Astronomers Discover 53 Giant Radio Quasars — Jets Stretch 7.2 Million Light‑Years

A team of astronomers has identified 53 new Giant Radio Quasars (GRQs) whose relativistic jets extend up to 7.2 million light‑years — roughly 50 times the diameter of the Milky Way. These objects are part of a larger catalogue of 369 radio quasars found in the TIFR GMRT Sky Survey (TGSS) using data from the Giant Metrewave Radio Telescope (GMRT), an array of 30 dishes near Pune, India.

"The sizes of these radio jets are not comparable to our solar system or even our galaxy. We are talking about 20 to 50 Milky Way diameters placed side by side," said Souvik Manik of Midnapore City College.

Quasars are powered by supermassive black holes at the centers of galaxies. When abundant gas and dust feed the black hole, an accretion disk forms and releases intense radiation as material spirals inward. Strong magnetic fields can channel some ionized gas into narrow, oppositely directed jets that travel at near light speed. Over millions of years these jets inflate into extended radio-emitting lobes that can reach far beyond their host galaxies.

The GRQs in this study stand out because of their extreme sizes and the clarity with which their radio lobes can be traced at low frequencies. Low-frequency radio surveys like the TGSS are particularly effective at revealing aged synchrotron plasma in extended lobes, which often emits more strongly at lower radio frequencies and can otherwise fade below detection limits.

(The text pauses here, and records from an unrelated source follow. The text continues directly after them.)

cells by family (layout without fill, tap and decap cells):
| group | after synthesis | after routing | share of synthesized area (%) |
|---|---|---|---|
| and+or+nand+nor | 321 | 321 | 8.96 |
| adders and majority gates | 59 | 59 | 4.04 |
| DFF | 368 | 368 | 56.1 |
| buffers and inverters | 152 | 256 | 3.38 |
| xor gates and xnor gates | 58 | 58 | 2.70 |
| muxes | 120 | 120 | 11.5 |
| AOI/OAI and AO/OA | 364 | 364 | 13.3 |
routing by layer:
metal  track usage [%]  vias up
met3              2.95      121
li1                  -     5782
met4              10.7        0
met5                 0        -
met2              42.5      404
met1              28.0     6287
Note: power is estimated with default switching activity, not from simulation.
File: src/hw/rtl/kslp_pkg.sv
// ----------------------------------------------------------------------------
// kslp_pkg
// Types and constants shared by the key short/long press detector.
// ----------------------------------------------------------------------------
package kslp_pkg;

	localparam int CFG_IDX_W  = 2;
	localparam int CFG_DATA_W = 16;

	localparam logic [CFG_IDX_W-1:0] CFG_SCAN_DIVIDER  = 2'd0;
	localparam logic [CFG_IDX_W-1:0] CFG_LONG_PRESS_MS = 2'd1;

	localparam logic [7:0]  SCAN_DIVIDER_RST  = 8'd21;
	localparam logic [15:0] LONG_PRESS_MS_RST = 16'd1500;

	localparam logic [1:0] KEY_IDLE   = 2'd0;
	localparam logic [1:0] KEY_NET    = 2'd1;
	localparam logic [1:0] KEY_MODE   = 2'd2;
	localparam logic [1:0] KEY_BACKUP = 2'd3;

	typedef logic [1:0] key_code_t;

	typedef struct packed {
		logic        step;
		key_code_t   key;
		logic [31:0] ms;
		logic [15:0] long_ms;
	} scan_req_t;

	typedef struct packed {
		logic      hit;
		logic      long_press;
		key_code_t key;
	} scan_evt_t;

	typedef struct packed {
		logic      pending;
		logic      long_press;
		key_code_t key;
	} latched_evt_t;

endpackage

File: src/hw/rtl/kslp_key_if.sv
// ----------------------------------------------------------------------------
// kslp_key_if
// Request channel carrying one millisecond tick with key levels and clear.
// ----------------------------------------------------------------------------
interface kslp_key_if;
	logic valid;
	logic ready;
	logic net_key_n;
	logic mode_key_n;
	logic backup_key_n;
	logic clear_event;

	modport source (output valid, net_key_n, mode_key_n, backup_key_n, clear_event,
		input ready);
	modport sink (input valid, net_key_n, mode_key_n, backup_key_n, clear_event,
		output ready);
endinterface

File: src/hw/rtl/kslp_evt_if.sv
// ----------------------------------------------------------------------------
// kslp_evt_if
// Result channel carrying the latched key event after each tick.
// ----------------------------------------------------------------------------
interface kslp_evt_if;
	logic       valid;
	logic       ready;
	logic       event_pending;
	logic [1:0] event_key;
	logic       event_long;

	modport source (output valid, event_pending, event_key, event_long, input ready);
	modport sink (input valid, event_pending, event_key, event_long, output ready);
endinterface

File: src/hw/rtl/kslp_cfg_if.sv
// ----------------------------------------------------------------------------
// kslp_cfg_if
// Configuration write channel: register index and write data.
// ----------------------------------------------------------------------------
interface kslp_cfg_if;
	import kslp_pkg::*;
	logic                  valid;
	logic                  ready;
	logic [CFG_IDX_W-1:0]  index;
	logic [CFG_DATA_W-1:0] data;

	modport source (output valid, index, data, input ready);
	modport sink (input valid, index, data, output ready);
endinterface

File: src/hw/rtl/kslp_fsm.sv
// ----------------------------------------------------------------------------
// kslp_fsm
// Press state machine with hold timer; steps once per scan.
// ----------------------------------------------------------------------------
module kslp_fsm
	import kslp_pkg::*;
(
	input  logic      clk,
	input  logic      arst_n,
	input  scan_req_t req,
	output scan_evt_t evt
);

	localparam logic [2:0] ST_RELEASE   = 3'd0;
	localparam logic [2:0] ST_PRESS     = 3'd1;
	localparam logic [2:0] ST_PRESS_CHK = 3'd2;
	localparam logic [2:0] ST_LONG_CHK  = 3'd3;
	localparam logic [2:0] ST_WAIT_REL  = 3'd4;

	logic [2:0]  state_q, state_d;
	key_code_t   prev_q;
	logic [31:0] hold_q, hold_d, hold_eff, elapsed;
	logic        hold_vld_q, hold_vld_d;
	logic        same, long_hit;
	scan_evt_t   evt_d;

	always_comb begin
		same     = (req.key == prev_q);
		hold_eff = hold_vld_q ? hold_q : req.ms;
		elapsed  = req.ms - hold_eff;
		long_hit = (elapsed >= {16'd0, req.long_ms});
		state_d    = state_q;
		hold_d     = hold_q;
		hold_vld_d = hold_vld_q;
		evt_d      = '0;
		case (state_q)
			ST_PRESS: begin
				state_d = same ? ST_PRESS_CHK : ST_RELEASE;
			end
			ST_PRESS_CHK: begin
				if (same) begin
					state_d = ST_LONG_CHK;
				end else begin
					state_d   = ST_RELEASE;
					evt_d.hit = 1'b1;
					evt_d.key = prev_q;
				end
			end
			ST_LONG_CHK: begin
				if (same) begin
					hold_vld_d = 1'b1;
					hold_d     = hold_eff;
					if (long_hit) begin
						hold_vld_d       = 1'b0;
						hold_d           = '0;
						state_d          = ST_WAIT_REL;
						evt_d.hit        = 1'b1;
						evt_d.long_press = 1'b1;
						evt_d.key        = prev_q;
					end
				end else begin
					hold_vld_d = 1'b0;
					hold_d     = '0;
					state_d    = ST_RELEASE;
					evt_d.hit  = 1'b1;
					evt_d.key  = prev_q;
				end
			end
			ST_WAIT_REL: begin
				if (!same) state_d = ST_RELEASE;
			end
			default: begin
				state_d = same ? ST_RELEASE : ST_PRESS;
			end
		endcase
	end

	assign evt = req.step ? evt_d : '0;

	always_ff @(posedge clk or negedge arst_n) begin
		if (!arst_n) begin
			state_q    <= ST_RELEASE;
			prev_q     <= KEY_IDLE;
			hold_q     <= '0;
			hold_vld_q <= 1'b0;
		end else if (req.step) begin
			state_q    <= state_d;
			prev_q     <= req.key;
			hold_q     <= hold_d;
			hold_vld_q <= hold_vld_d;
		end
	end

	ap_state_legal: assert property (@(posedge clk) disable iff (!arst_n)
		state_q == ST_RELEASE || state_q == ST_PRESS || state_q == ST_PRESS_CHK
		|| state_q == ST_LONG_CHK || state_q == ST_WAIT_REL)
		else $error("press state out of range");
	ap_hold_only_long: assert property (@(posedge clk) disable iff (!arst_n)
		hold_vld_q |-> state_q == ST_LONG_CHK)
		else $error("hold timer running outside long-press check");
	ap_long_to_wait: assert property (@(posedge clk) disable iff (!arst_n)
		evt.long_press |=> state_q == ST_WAIT_REL)
		else $error("long event without wait-for-release");

endmodule
--- src/sv/ipo_pkg.sv ---
// Shared types and constants for the image pixel to occupancy converter.
// Used by ipo_front, ipo_fifo, ipo_back and the top level; no dependencies.

package ipo_pkg;

  // Grid and pixel geometry
  localparam int MAX_DIM      = 4096;
  localparam int DIM_W        = 13;
  localparam int COORD_W      = 12;
  localparam int INDEX_W      = 24;
  localparam int NUM_CH       = 4;
  localparam int SUM_W        = 10;
  localparam int NAVG_W       = 3;
  localparam int THR_W        = 16;

  // Decoupling queue
  localparam int FIFO_DEPTH   = 4;
  localparam int FIFO_AW      = $clog2(FIFO_DEPTH);
  localparam int FIFO_CW      = $clog2(FIFO_DEPTH + 1);

  // Cell values
  localparam logic [7:0] VAL_OCCUPIED = 8'd100;
  localparam logic [7:0] VAL_FREE     = 8'd0;
  localparam logic [7:0] VAL_UNKNOWN  = 8'd255;
  localparam logic [7:0] VAL_FLAT     = 8'd1;
  localparam logic [7:0] VAL_FULL     = 8'd255;
  localparam int         SCALE_STEPS  = 98;
  localparam int         Q_W          = 7;

  // floor(x / 3) = (x * 683) >> 11 for x below 2048
  localparam int DIV3_MUL = 683;
  localparam int DIV3_SH  = 11;

  // Register reset values
  localparam logic [THR_W-1:0] OCC_THR_RST  = 16'd42598;
  localparam logic [THR_W-1:0] FREE_THR_RST = 16'd12845;

  // Register map, one 32-bit word per register
  localparam int ADDR_W = 5;

  typedef enum logic [2:0] {
    REG_MAP_MODE   = 3'd0,
    REG_NEGATE     = 3'd1,
    REG_CHAN_COUNT = 3'd2,
    REG_ALPHA      = 3'd3,
    REG_OCC_THR    = 3'd4,
    REG_FREE_THR   = 3'd5,
    REG_MAP_WIDTH  = 3'd6,
    REG_MAP_HEIGHT = 3'd7
  } cfg_reg_e;

  typedef enum logic [1:0] {
    MODE_TRINARY = 2'd0,
    MODE_SCALE   = 2'd1,
    MODE_RAW     = 2'd2,
    MODE_RAW_ALT = 2'd3
  } mode_e;

  typedef struct packed {
    mode_e              mode;
    logic               negate;
    logic [2:0]         chan_cnt;
    logic               alpha;
    logic [THR_W-1:0]   occ_thr;
    logic [THR_W-1:0]   free_thr;
    logic [DIM_W-1:0]   width;
    logic [DIM_W-1:0]   height;
  } cfg_t;

  // Classified pixel handed from the front to the back
  typedef struct packed {
    logic [COORD_W-1:0] col;
    logic [COORD_W-1:0] row;
    logic [SUM_W-1:0]   sum;
    logic [NAVG_W-1:0]  navg;
    logic               mid_unknown;
  } item_t;

endpackage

"Their enormous radio jets make these quasars valuable for understanding both the late stages of their evolution and the intergalactic medium in which they expand," said team leader Sabyasachi Pal of Midnapore City College. "However, finding such giants is not easy."

The researchers report that roughly 14% of the newly identified GRQs lie in galaxy groups, clusters, or along cosmic filaments. This environmental association suggests surrounding gas and dark matter influence jet propagation: jets in denser regions may be slowed, bent, or disrupted, while those in sparser regions can grow more freely.

Many of the observed GRQs also show pronounced jet asymmetry — unequal lengths or brightness between the two jets. Team members Netai Bhukta and Sushanta K. Mondal note that such asymmetry often indicates jets interacting with uneven intergalactic gas, with one side encountering denser material that slows or dims it relative to the other side.

Intriguingly, the team finds that more distant GRQs tend to display greater asymmetry than nearby examples. Because observing more distant objects looks further back in time, this trend may reflect the denser, more chaotic conditions of the early universe that affected jet growth and stability.

The research led by astronomers at Midnapore City College and Sidho Kanho Birsha University was published on Nov. 13 in The Astrophysical Journal Supplement Series. The discovery highlights the power of wide-area, low-frequency radio surveys for revealing the largest active structures in the universe and offers new probes of how jets interact with the intergalactic medium.